(TASK INPUT begins)
This design comes from an exercise in tuning for small area on the open sky130 flow, not from production work.
The RTL of this run was laid out without a check of its function.

$ cat flow/config.mk
export PLATFORM = sky130hd
export DESIGN_NAME = stepper_driver
export DESIGN_NICKNAME = stepper_driver
export VERILOG_FILES = /design/flow/design.v
export SDC_FILE = /design/flow/constraint.sdc
export NUM_CORES = 4
export LEC_CHECK = 0
export CAP_MARGIN = 20
export CORE_MARGIN = 2
export CORE_UTILIZATION = 40
export SLEW_MARGIN = 20
$ cat flow/constraint.sdc
create_clock -name core_clock -period 25.0 [get_ports {clk}]
set_input_delay 5.0000 -clock core_clock [delete_from_list [all_inputs] [get_ports {clk}]]
set_output_delay 5.0000 -clock core_clock [all_outputs]
set_load 0.01 [all_outputs]
$ cat flow/design.v
module stepper_driver (
    input  wire        clk,                 
    input  wire        reset_n,             
    input  wire [3:0]  avs_s0_address,      
    input  wire        avs_s0_write,        
    input  wire [31:0] avs_s0_writedata,    
    input  wire        avs_s0_read,         
    output reg  [31:0] avs_s0_readdata,     
    output wire        avs_s0_waitrequest,
    output reg         step_pin,            
    output reg         dir_pin,             
    input  wire        home_switch          
);
    reg [31:0] target_speed, target_pos, accel_val, max_speed_val;
    reg [31:0] min_limit, max_limit;
    reg [31:0] current_speed;  
    reg [31:0] position_counter, step_accumulator;
    reg        mode_select;  
    reg        home_switch_triggered;
    localparam ACCUM_CONST = 32'd86;        
    always @(posedge clk or negedge reset_n) begin
        if (!reset_n) begin
            target_speed <= 32'd0;
            target_pos   <= 32'd0;
            accel_val    <= 32'd1000;
            max_speed_val<= 32'd1000;
            min_limit    <= 32'h80000000;
            max_limit    <= 32'h7FFFFFFF;
            mode_select <= 1'b0;
            home_switch_triggered <= 1'b0;
        end else begin
            home_switch_triggered <= home_switch;
            if (avs_s0_write) begin
                case (avs_s0_address)
                    4'd0: begin target_speed <= avs_s0_writedata; mode_select <= 0; end
                    4'd1: begin target_pos   <= avs_s0_writedata; mode_select <= 1; end
                    4'd2: accel_val     <= avs_s0_writedata;
                    4'd3: max_speed_val <= avs_s0_writedata;
                    4'd4: min_limit     <= avs_s0_writedata;
                    4'd5: max_limit     <= avs_s0_writedata;
                endcase
            end
            if (avs_s0_read) begin
                case (avs_s0_address)
                    4'd0: avs_s0_readdata <= target_speed;
                    4'd1: avs_s0_readdata <= target_pos;
                    4'd2: avs_s0_readdata <= accel_val;
                    4'd3: avs_s0_readdata <= max_speed_val;
                    4'd4: avs_s0_readdata <= min_limit;
                    4'd5: avs_s0_readdata <= max_limit;
                    4'd6: avs_s0_readdata <= current_speed;
                    4'd7: avs_s0_readdata <= position_counter;
                    4'd8: avs_s0_readdata <= home_switch_triggered;
                    default: avs_s0_readdata <= 32'hDEADBEEF;
                endcase
            end
        end
    end
    wire signed [31:0] dist_error = $signed(target_pos) - $signed(position_counter);
    wire signed [31:0] v_curr_s   = $signed(current_speed);
    wire [63:0] dist_abs_64 = (dist_error < 0) ? -dist_error : dist_error;
    wire [63:0] v_sq_64     = v_curr_s * v_curr_s;
    wire moving_towards = (v_curr_s != 0) && ((dist_error > 0) == (v_curr_s > 0));
    wire need_to_brake  = moving_towards && (v_sq_64 >= (64'd2 * accel_val * dist_abs_64));
    wire signed [31:0] pos_target_vel = (dist_error == 0) ? 32'd0 :
                                        (need_to_brake)   ? 32'd0 :
                                        (dist_error > 0)  ? $signed(max_speed_val) : -$signed(max_speed_val);
    wire signed [31:0] raw_target = (mode_select) ? pos_target_vel : $signed(target_speed);
    wire limit_pos = ($signed(position_counter) >= $signed(max_limit));
    wire limit_neg = ($signed(position_counter) <= $signed(min_limit));
    wire signed [31:0] final_target = (raw_target > 0 && limit_pos) ? 32'd0 :
                                      (raw_target < 0 && limit_neg) ? 32'd0 :
                                      raw_target;
    reg [31:0] ramp_timer;
    reg [15:0] speed_fraction;
    wire [31:0] accel_fraction = accel_val & 32'hFFFF;
    wire [31:0] speed_frac_ext = {16'b0, speed_fraction};
    wire [31:0] frac_sum       = speed_frac_ext + accel_fraction;
    wire [31:0] step_inc  = (accel_val >> 16) + (frac_sum >> 16);
    wire [15:0] next_frac = frac_sum[15:0];
    always @(posedge clk or negedge reset_n) begin
        if (!reset_n) begin
            ramp_timer <= 0;
            current_speed <= 0;
            speed_fraction <= 0;
        end else begin
            ramp_timer <= ramp_timer + 1;
            if (ramp_timer >= 32'd763) begin  
                ramp_timer <= 0;
                if ($signed(current_speed) < final_target) begin
                    if (($signed(current_speed) + $signed(step_inc)) >= final_target)
                        current_speed <= final_target;
                    else
                        current_speed <= current_speed + step_inc;
                    speed_fraction <= next_frac;
                end else if ($signed(current_speed) > final_target) begin
                    if (($signed(current_speed) - $signed(step_inc)) <= final_target)
                        current_speed <= final_target;
                    else
                        current_speed <= current_speed - step_inc;
                    speed_fraction <= next_frac;
                end else begin
                    speed_fraction <= 0;
                end
            end
        end
    end
    wire [31:0] abs_speed = (current_speed[31]) ? (~current_speed + 32'd1) : current_speed;
    wire [31:0] increment = 2 * abs_speed * ACCUM_CONST;
    wire [32:0] next_sum = step_accumulator + increment;  
    always @(posedge clk or negedge reset_n) begin
        if (!reset_n) begin
            step_accumulator <= 32'd0;
            position_counter <= 32'd0;
            step_pin <= 1'b0;
            dir_pin  <= 1'b0;
        end else begin
            if (abs_speed > 0) begin
            if ((!current_speed[31] && limit_pos) || (current_speed[31] && limit_neg)) begin
                 step_accumulator <= 32'd0;
                 step_pin <= 1'b0;
            end else begin
                step_accumulator <= next_sum[31:0];
                dir_pin <= current_speed[31];
                if (next_sum[32]) begin 
                    step_pin <= ~step_pin;
                    if (step_pin == 1'b0) begin
                        if (dir_pin) position_counter <= position_counter - 32'd1;
                        else         position_counter <= position_counter + 32'd1;
                    end
                end
            end
            end else begin
                 step_accumulator <= 32'd0;
                 step_pin <= 1'b0;
            end
            if (avs_s0_write && (avs_s0_address == 4'd7)) begin
                position_counter <= avs_s0_writedata;
            end
        end
    end
    assign avs_s0_waitrequest = 1'b0;
endmodule
$ cat flow/run.sh
#!/bin/bash
# synth_recipe.tcl (not shown) runs the flow's synth.tcl, then flattens the netlist and writes it again
# the make line also repeats each setting of config.mk as NAME=value (left out here)
make -C /OpenROAD-flow-scripts/flow DESIGN_CONFIG=/design/flow/config.mk WORK_HOME=/design/flow/orfs CLKGATE_MAP_FILE= SYNTH_SCRIPT=/design/flow/synth_recipe.tcl finish
==> metrics.md <==
| Metric | Value |
|---|---|
| CTS sink cnt | 370 |
| Setup crit start | position_counter[4] |
| Worst hold path class | reg2reg |
| Type of the worst setup path | reg2reg |
| Core ar. | 270000 µm² |
| Detailed Routing Iterations Pass 1 | 6 |
| Syn Area/Cell | 9.45 µm² |
| Worst Skew | 0.0682 ns |
| Synthesized area | 108000 µm² |
| Vias | 79900 |
| Final nets | 15000 |
| CP max stage delay | 0.79 ns |
| Final worst slack | 1.59 ns |
| Top FF cell, synth | dfrtp_1 |
| Post-CTS sizing | 0 |
| Vias per cell | 5.19 |
| TritonCTS clock tree | yes |
| Die ar. | 275000 µm² |
| Grt ovf | 0 |
| RD Place Congestion | 0.955 |
| Core Rows | 191 |
| Final period util | 93.6% |
| PortBufs | 74 |
| Status | finished clean |
| Seq/Total Area, Yosys | 8.74% |
| IO Count | 76 |
| Synthesis-stage register bit count | 370 |
| Area Overhead vs Synth | 7.92% |
| CTS max path bufs | 3 |
| TritonCTS Buffers | 46 |
| Fraction of layout cells with a size suffix above 1 | 5.26% |
| Initial DRC count | 6230 |
| Initial antenna violation count | 16 |
| RSZ-0062 raised after global routing | false |
| Data required, critical path | 25.57 ns |
| Setup bufs post-CTS | 0 |
| Largest net degree at the start of global routing | 71 |
| Initial Utilization | 40.1% |
| # setup viols final | 0 |
| Hold Buf Count CTS | 0 |
| Max_cap viols | 0 |
| Post-route ant nets | 0 |
| Cells after Synth | 11500 |
| Slowest cell on the critical path | xnor2_2 |
| Gr usage total | 24.8% |
| Post-DP HPWL | 261 mm |
| Relative slew slack | 21.6% |
| Die Y | 525 µm |
| Most common cell after layout, fill and taps aside | inv_1 |
| Worst r2r src | position_counter[4] |
| Drt wl/cell | 21.7 µm |
| Die width | 525 µm |
| Synth cell types | 104 |
| Non-filler cells, final | 15400 |
| Post-synth EDFFs | 32 |
| CTS H-tree depth | 2 |
| Crit path DAT | 23.97 ns |
| DP Worst Slack | 1.99 ns |
| First-pass GRT wire length | 520 mm |
| Final min period | 23.41 ns |
| Worst-Margin Slew | 1.17 ns |
| Worst-Skew Late Latency | 0.70 ns |
| Yosys warnings | 1 |
| Vias in the first global route | 84300 |
| Commonest cells after routing, fill and taps aside | inv_1, fa_1, nand2_1, ha_1, and2_1 |
| Final Hold Viols | 0 |
| Placed cell count | 15300 |
| Worst setup EP type | flop |
| DRC | 0 |
| Hold Startpoint | ramp_timer[0] |
| Clock-pin slew on the worst setup and hold paths | 0.07 ns |
| Max-slew violation count | 0 |
| CP Launch Type | flop |
| Fmax | 42.7 MHz |
| Final setup TNS | 0 ns |
| FFs w/ async S/R, synth | 91.4% |
| Root Driver | clkbuf_16 |
| Cell mode on critical path | fa_1 |
| Final WL | 333 mm |
| CP max FO | 29 |
final timing paths:
kind	end	slack, ns	depth (start not counted)
min in group asynchronous	max_speed_val[26]	4.28	1
worst min-delay path	ramp_timer[0]	0.48	1
max in group asynchronous	min_limit[4]	18.63	3
worst max-delay path	current_speed[18]	1.59	71
worst max register to register	current_speed[18]	1.59	71
worst min register to register	ramp_timer[0]	0.48	1
per-stage QoR:
step / utilization, % / area (µm²) / hold slack (ns)
floorplan: - / 110000 / 0.448
global placement: 42.7 / 115000 / 0.468
detailed placement: 42.7 / 115000 / 0.475
CTS: 43.3 / 117000 / 0.483
global route: 43.3 / 117000 / 0.521
finish: 43.3 / 117000 / 0.482
critical path, delay by kind of cell, from the launching register on:
kind	cells	cell delay, ns
compound gates	28	8.95
xor+xnor	2	1.00
fa+ha+maj	12	5.25
buf+inv	8	1.35
flops	1	0.47
mux	2	1.26
simple gates	19	4.93
cell type report:
class | instances | area, µm²
Fill cell | 26700 | 153000
Inverter | 2694 | 10100
Multi-Input combinational cell | 8424 | 89300
Tap cell | 3570 | 4470
Clock inverter | 32 | 453
Clock buffer | 53 | 1220
Sequential cell | 370 | 9500
Timing Repair Buffer | 239 | 1980
Antenna cell | 10 | 25.0
cell usage after synthesis (45+ instances only):
cell type | n | area share [%]
inv_1 | 2684 | 9.3
fa_1 | 2400 | 44
nand2_1 | 981 | 3.4
ha_1 | 813 | 9.4
and2_1 | 650 | 3.8
nor2_1 | 401 | 1.4
clkbuf_1 | 399 | 1.4
a21oi_1 | 331 | 1.5
xnor2_1 | 297 | 2.4
dfrtp_1 | 294 | 6.8
o21ai_0 | 215 | 0.99
mux2_2 | 195 | 2.0
a21o_1 | 173 | 1.2
xor2_1 | 136 | 1.1
nor2b_1 | 134 | 0.77
nor3_1 | 108 | 0.50
nand3_1 | 102 | 0.47
nand2b_1 | 93 | 0.54
a22oi_1 | 85 | 0.59
nand4_1 | 81 | 0.47
a221oi_1 | 66 | 0.53
o21a_1 | 60 | 0.42
buf_1 | 58 | 0.20
o21bai_1 | 45 | 0.31
sequential cells by signal, summed over array words and instances (netlist names), 32 cells and up:
name	count
target_speed	32
max_speed_val	32
ramp_timer	32
current_speed	32
accel_val	32
position_counter	32
avs_s0_readdata	32
target_pos	32
min_limit	32
max_limit	32
routing by layer:
| layer | vias up | track usage, % | part of all wire [%] |
|---|---|---|---|
| met5 | - | 0 | 0.013 |
| met4 | 6 | 9.38 | 4.6 |
| met3 | 537 | 3.43 | 7.6 |
| met2 | 2894 | 39.3 | 45 |
| met1 | 41200 | 34.5 | 42 |
| li1 | 35300 | - | - |
kinds of logic after synthesis:
family | after synthesis | synth area share, %
DFF | 370 | 8.74
adders and majority gates | 3213 | 53.7
muxes | 206 | 2.14
AOI/OAI and AO/OA | 1330 | 8.29
other | 2 | 0.00693
and+or+nand+nor | 2754 | 12.6
xor gates and xnor gates | 433 | 3.50
buffers and inverters | 3168 | 11.0

==> what the ideal ports hide <==
In the flow no input, the clock included, has a driving cell. The finished layout below was timed again as built, in two steps. Step 1 assumes that a clkbuf_16 drives the clock port and a buf_2 every other input. Step 2 also shifts input and output timing later by t, the mid clock arrival at the registers, as if the neighbouring blocks saw the same clock. Slacks: no drivers / after step 1 / after step 2; pairs: no drivers / after step 1.
t (ns): 0.737
slack for setup (ns): 1.592 / 1.592 / 1.592
hold WS [ns]: 0.482 / 0.482 / 0.482
slew at the worst register clock pin (ns): 0.08 / 0.08
After both steps this run still meets setup and hold. For this run, drivers alone change the setup slack by 0.000 ns; drivers and shift together by 0.000 ns.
(TASK INPUT ends)
(TASK DIRECTIONS) Your task is to restate, word for word, only those lines above that fall between the line holding "all wire [%] |" and the line holding "what the ideal", inclusive.

(ANSWER TO THIS EXERCISE)
| layer | vias up | track usage, % | part of all wire [%] |
|---|---|---|---|
| met5 | - | 0 | 0.013 |
| met4 | 6 | 9.38 | 4.6 |
| met3 | 537 | 3.43 | 7.6 |
| met2 | 2894 | 39.3 | 45 |
| met1 | 41200 | 34.5 | 42 |
| li1 | 35300 | - | - |
kinds of logic after synthesis:
family | after synthesis | synth area share, %
DFF | 370 | 8.74
adders and majority gates | 3213 | 53.7
muxes | 206 | 2.14
AOI/OAI and AO/OA | 1330 | 8.29
other | 2 | 0.00693
and+or+nand+nor | 2754 | 12.6
xor gates and xnor gates | 433 | 3.50
buffers and inverters | 3168 | 11.0

==> what the ideal ports hide <==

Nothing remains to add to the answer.